To solve the definite integral

$\int_{1}^{3} |5x - 4| \, dx$

we need to handle the absolute value carefully by determining where the expression inside the absolute value, $5x - 4$, changes sign.

1. Find where $5x - 4 = 0$: $5x - 4 = 0 \Rightarrow x = \frac{4}{5} = 0.8$

Since $0.8$ is outside the interval $[1, 3]$, we can observe that $5x - 4$ is positive within this interval (since $5x - 4 > 0$ for $x > 0.8$). Therefore, we can drop the absolute value for this interval, and the integral becomes:

$\int_{1}^{3} (5x - 4) \, dx$

2. Integrate $5x - 4$:

   The antiderivative of $5x - 4$ is: $\int (5x - 4) \, dx = \frac{5x^2}{2} - 4x$

3. Evaluate the definite integral: Substitute $x = 3$ and $x = 1$: [ \left[ \frac{5 \cdot 3^2}{2} - 4 \cdot 3 \right] - \left[ \frac{5 \cdot 1^2}{2} - 4 \cdot 1 \right] ]

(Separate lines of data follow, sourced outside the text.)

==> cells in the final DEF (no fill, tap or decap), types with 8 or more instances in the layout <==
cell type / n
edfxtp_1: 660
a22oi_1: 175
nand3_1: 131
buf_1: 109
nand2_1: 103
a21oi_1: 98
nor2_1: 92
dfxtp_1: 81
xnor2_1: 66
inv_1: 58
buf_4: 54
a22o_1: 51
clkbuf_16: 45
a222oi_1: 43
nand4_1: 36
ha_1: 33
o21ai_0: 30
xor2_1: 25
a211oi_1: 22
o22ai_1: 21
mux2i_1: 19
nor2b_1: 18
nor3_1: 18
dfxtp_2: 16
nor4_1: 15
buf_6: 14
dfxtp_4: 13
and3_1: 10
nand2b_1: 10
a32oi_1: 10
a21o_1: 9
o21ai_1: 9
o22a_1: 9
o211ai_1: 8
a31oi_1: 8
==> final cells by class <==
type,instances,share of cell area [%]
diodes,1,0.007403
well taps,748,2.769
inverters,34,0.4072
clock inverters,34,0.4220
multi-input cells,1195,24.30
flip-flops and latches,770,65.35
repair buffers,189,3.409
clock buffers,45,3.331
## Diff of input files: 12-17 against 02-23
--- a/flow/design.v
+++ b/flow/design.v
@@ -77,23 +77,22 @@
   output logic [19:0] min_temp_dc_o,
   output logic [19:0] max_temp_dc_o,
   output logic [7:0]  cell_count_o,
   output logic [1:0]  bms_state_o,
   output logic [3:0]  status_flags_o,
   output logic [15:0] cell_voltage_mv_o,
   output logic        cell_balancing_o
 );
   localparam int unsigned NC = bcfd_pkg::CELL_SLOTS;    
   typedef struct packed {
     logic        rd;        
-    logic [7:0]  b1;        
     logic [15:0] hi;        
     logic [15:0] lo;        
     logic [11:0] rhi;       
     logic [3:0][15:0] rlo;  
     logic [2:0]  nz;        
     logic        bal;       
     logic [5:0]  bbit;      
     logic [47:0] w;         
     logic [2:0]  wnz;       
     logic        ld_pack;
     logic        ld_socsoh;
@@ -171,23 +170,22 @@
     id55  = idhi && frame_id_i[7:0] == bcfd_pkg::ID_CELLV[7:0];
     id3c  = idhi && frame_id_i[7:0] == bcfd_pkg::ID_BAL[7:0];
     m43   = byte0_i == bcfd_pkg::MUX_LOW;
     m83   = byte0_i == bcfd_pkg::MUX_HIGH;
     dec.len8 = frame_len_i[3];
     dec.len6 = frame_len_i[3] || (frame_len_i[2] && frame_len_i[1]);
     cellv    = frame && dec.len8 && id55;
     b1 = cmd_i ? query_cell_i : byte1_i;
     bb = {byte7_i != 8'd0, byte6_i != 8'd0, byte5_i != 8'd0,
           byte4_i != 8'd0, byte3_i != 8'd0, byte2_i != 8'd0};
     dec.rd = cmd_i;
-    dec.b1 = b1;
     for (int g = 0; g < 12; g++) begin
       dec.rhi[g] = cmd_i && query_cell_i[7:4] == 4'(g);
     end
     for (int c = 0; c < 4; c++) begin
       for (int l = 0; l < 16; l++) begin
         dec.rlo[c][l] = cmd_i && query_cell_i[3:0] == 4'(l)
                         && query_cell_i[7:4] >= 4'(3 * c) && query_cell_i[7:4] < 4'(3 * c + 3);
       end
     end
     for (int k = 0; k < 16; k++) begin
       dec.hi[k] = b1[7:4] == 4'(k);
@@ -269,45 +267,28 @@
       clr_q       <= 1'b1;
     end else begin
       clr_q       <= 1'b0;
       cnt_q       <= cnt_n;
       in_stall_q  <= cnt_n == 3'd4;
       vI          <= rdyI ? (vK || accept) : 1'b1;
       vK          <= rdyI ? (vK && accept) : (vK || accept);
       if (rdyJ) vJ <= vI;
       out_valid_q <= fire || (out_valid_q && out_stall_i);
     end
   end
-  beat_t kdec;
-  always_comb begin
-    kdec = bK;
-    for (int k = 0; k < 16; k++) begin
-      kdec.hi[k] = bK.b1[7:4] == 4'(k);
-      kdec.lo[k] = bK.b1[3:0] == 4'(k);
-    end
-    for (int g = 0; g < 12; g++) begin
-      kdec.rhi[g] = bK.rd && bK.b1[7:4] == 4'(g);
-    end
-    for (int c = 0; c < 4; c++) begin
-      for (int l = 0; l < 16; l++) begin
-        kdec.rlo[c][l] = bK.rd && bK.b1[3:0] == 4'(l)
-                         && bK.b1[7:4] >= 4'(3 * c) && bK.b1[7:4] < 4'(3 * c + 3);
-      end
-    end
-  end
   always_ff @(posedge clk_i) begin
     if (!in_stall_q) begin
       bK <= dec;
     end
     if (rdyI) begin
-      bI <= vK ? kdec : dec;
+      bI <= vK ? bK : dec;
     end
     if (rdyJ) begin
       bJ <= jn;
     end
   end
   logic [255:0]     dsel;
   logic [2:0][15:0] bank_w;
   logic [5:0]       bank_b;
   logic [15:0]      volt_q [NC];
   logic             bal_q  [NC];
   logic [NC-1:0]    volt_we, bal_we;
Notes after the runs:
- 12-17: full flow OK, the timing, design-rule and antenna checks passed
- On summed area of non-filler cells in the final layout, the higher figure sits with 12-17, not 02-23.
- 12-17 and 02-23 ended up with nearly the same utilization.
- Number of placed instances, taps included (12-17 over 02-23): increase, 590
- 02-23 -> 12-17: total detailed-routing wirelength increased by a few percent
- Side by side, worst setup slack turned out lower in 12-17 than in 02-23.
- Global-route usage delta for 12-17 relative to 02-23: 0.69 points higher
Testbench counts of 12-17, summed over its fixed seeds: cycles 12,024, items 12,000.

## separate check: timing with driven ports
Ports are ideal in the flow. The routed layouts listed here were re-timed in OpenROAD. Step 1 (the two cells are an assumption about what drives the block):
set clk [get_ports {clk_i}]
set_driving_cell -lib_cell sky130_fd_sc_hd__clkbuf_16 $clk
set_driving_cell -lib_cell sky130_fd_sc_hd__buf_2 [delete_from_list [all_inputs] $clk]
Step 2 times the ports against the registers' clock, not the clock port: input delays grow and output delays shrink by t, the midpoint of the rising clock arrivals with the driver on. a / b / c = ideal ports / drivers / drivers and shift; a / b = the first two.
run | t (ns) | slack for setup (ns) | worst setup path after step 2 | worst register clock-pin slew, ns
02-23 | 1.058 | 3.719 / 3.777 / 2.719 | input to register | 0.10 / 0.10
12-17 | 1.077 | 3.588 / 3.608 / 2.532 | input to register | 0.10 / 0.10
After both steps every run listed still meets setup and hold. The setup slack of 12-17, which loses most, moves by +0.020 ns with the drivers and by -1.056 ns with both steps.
What follows belongs to an exercise in optimizing a design on an open flow for small area; a production flow would make more cautious choices.
In this exercise RTL edits were held to simulation tests only and were not proved equivalent to the original.
Power figures rest on the tool's default switching activity, not on a simulated workload.

==> exp/cedar <==
## fp32_matmul_sequencer
module fp32_matmul_sequencer #(
  parameter int unsigned N       = 4,
  parameter int unsigned LATENCY = 5,
  parameter int unsigned IW      = $clog2(N)
) (
  input  logic                      clk,
  input  logic                      rst,
  input  logic                      a_wr_en,
  input  logic [IW-1:0]             a_wr_row,
  input  logic [3:0]                a_wr_col,
  input  logic [fp32_matmul_pkg::FP32_W-1:0]         a_wr_data,
  input  logic                      b_wr_en,
  input  logic [3:0]                b_wr_row,
  input  logic [IW-1:0]             b_wr_col,
  input  logic [fp32_matmul_pkg::FP32_W-1:0]         b_wr_data,
  input  logic                      start,
  output logic                      busy,
  output logic                      done,
  output logic [fp32_matmul_pkg::VEC_LEN*fp32_matmul_pkg::FP32_W-1:0] vec_a,
  output logic [fp32_matmul_pkg::VEC_LEN*fp32_matmul_pkg::FP32_W-1:0] vec_b,
  input  logic [fp32_matmul_pkg::FP32_W-1:0]         mul_result,
  output logic                      c_valid,
  output logic [IW-1:0]             c_row,
  output logic [IW-1:0]             c_col,
  output logic [fp32_matmul_pkg::FP32_W-1:0]         c_data
);
==> module fp32_matmul_sequencer, before the edit <==
module fp32_matmul_sequencer #(
  parameter int unsigned N       = 4,
  parameter int unsigned LATENCY = 5,
  parameter int unsigned IW      = $clog2(N)
) (
  input  logic                      clk,
  input  logic                      rst,
  input  logic                      a_wr_en,
  input  logic [IW-1:0]             a_wr_row,
  input  logic [3:0]                a_wr_col,
  input  logic [fp32_matmul_pkg::FP32_W-1:0]         a_wr_data,
  input  logic                      b_wr_en,
  input  logic [3:0]                b_wr_row,
  input  logic [IW-1:0]             b_wr_col,
  input  logic [fp32_matmul_pkg::FP32_W-1:0]         b_wr_data,
  input  logic                      start,
  output logic                      busy,
  output logic                      done,
  output logic [fp32_matmul_pkg::VEC_LEN*fp32_matmul_pkg::FP32_W-1:0] vec_a,
  output logic [fp32_matmul_pkg::VEC_LEN*fp32_matmul_pkg::FP32_W-1:0] vec_b,
  input  logic [fp32_matmul_pkg::FP32_W-1:0]         mul_result,
  output logic                      c_valid,
  output logic [IW-1:0]             c_row,
  output logic [IW-1:0]             c_col,
  output logic [fp32_matmul_pkg::FP32_W-1:0]         c_data
);
  localparam int unsigned W  = fp32_matmul_pkg::FP32_W;
  localparam int unsigned K  = fp32_matmul_pkg::VEC_LEN;
  localparam int unsigned PW = 2 * IW;
  localparam int unsigned LAST = N * N + LATENCY;
  localparam int unsigned IDLE_CNT = LAST + 1;
  localparam int unsigned CW = $clog2(IDLE_CNT + 1);
  logic [CW-1:0] cnt_q;
  logic          idle, last, accept, wr_ok;
  assign idle   = (cnt_q == CW'(IDLE_CNT));
  assign last   = (cnt_q == CW'(LAST));
  assign wr_ok  = idle || last;
  assign accept = wr_ok && start;
  always_ff @(posedge clk or posedge rst) begin
    if (rst) cnt_q <= CW'(IDLE_CNT);
    else     cnt_q <= cnt_d;
  end
  assign busy    = !idle;
  assign done    = last;
  assign c_valid = !idle && (cnt_q >= CW'(LATENCY + 1));
  logic [CW-1:0] tag;
  assign tag   = cnt_q - CW'(LATENCY + 1);
  assign c_row = tag[PW-1:IW];
  assign c_col = tag[IW-1:0];
  always_ff @(posedge clk) c_data <= mul_result;
  logic [W-1:0] a_buf_q [N][K];
  logic [W-1:0] b_buf_q [K][N];
  logic [K-1:0] a_vld_q [N];
  logic [K-1:0] b_vld_q [N];    
  logic a_we [N][K];
  logic b_we [N][K];            
  always_comb begin
    for (int r = 0; r < N; r++)
      for (int k = 0; k < K; k++) begin
        a_we[r][k] = a_wr_en && wr_ok && (a_wr_row == IW'(r)) && (a_wr_col == 4'(k));
        b_we[r][k] = b_wr_en && wr_ok && (b_wr_col == IW'(r)) && (b_wr_row == 4'(k));
      end
  end
  always_ff @(posedge clk) begin
    for (int r = 0; r < N; r++)
      for (int k = 0; k < K; k++) begin
        if (a_we[r][k]) a_buf_q[r][k] <= a_wr_data;
        if (b_we[r][k]) b_buf_q[k][r] <= b_wr_data;
      end
  end
  always_ff @(posedge clk or posedge rst) begin
    if (rst) begin
      for (int r = 0; r < N; r++) begin
        a_vld_q[r] <= '0;
        b_vld_q[r] <= '0;
      end
    end else begin
      for (int r = 0; r < N; r++)
        for (int k = 0; k < K; k++) begin
          if (a_we[r][k]) a_vld_q[r][k] <= 1'b1;
          if (b_we[r][k]) b_vld_q[r][k] <= 1'b1;
        end
    end
  end
  logic [CW-1:0] cnt_d;
  logic [N-1:0]  i_hot_q, j_hot_q;
  assign cnt_d = accept ? '0 : (idle ? cnt_q : cnt_q + 1'b1);
  always_ff @(posedge clk) begin
    for (int r = 0; r < N; r++) begin
      i_hot_q[r] <= (cnt_d[PW-1:IW] == IW'(r));
      j_hot_q[r] <= (cnt_d[IW-1:0] == IW'(r));
    end
  end
  always_comb begin
    for (int k = 0; k < K; k++) begin
      logic [W-1:0] acc_a, acc_b;
      acc_a = '0;
      acc_b = '0;
      for (int r = 0; r < N; r++) begin
        acc_a = acc_a | (a_buf_q[r][k] & {W{i_hot_q[r] && a_vld_q[r][k]}});
        acc_b = acc_b | (b_buf_q[k][r] & {W{j_hot_q[r] && b_vld_q[r][k]}});
      end
      vec_a[k*W +: W] = acc_a;
      vec_b[k*W +: W] = acc_b;
    end
  end
endmodule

   Simplify each part: $= \left( \frac{5 \cdot 9}{2} - 12 \right) - \left( \frac{5 \cdot 1}{2} - 4 \right)$ $= \left( \frac{45}{2} - 12 \right) - \left( \frac{5}{2} - 4 \right)$ $= \left( 22.5 - 12 \right) - \left( 2.5 - 4 \right)$ $= 10.5 + 1.5 = 12$

So, the answer to the integral is:

$\boxed{12}$

If you have any questions or would like further details, let me know!

Additional Related Questions:

1. How would the solution change if the limits of integration were from $0$ to $3$?
2. What is the effect of absolute values on definite integrals in general?
3. Can you explain how to integrate functions with absolute values over intervals with sign changes?
4. How would the answer differ if the function inside the absolute value were negative over part of the interval?
5. Could this problem be solved by breaking it into piecewise integrals?

Tip: When dealing with absolute values in integrals, check where the expression inside the absolute value changes sign within the integration limits. This can simplify your work.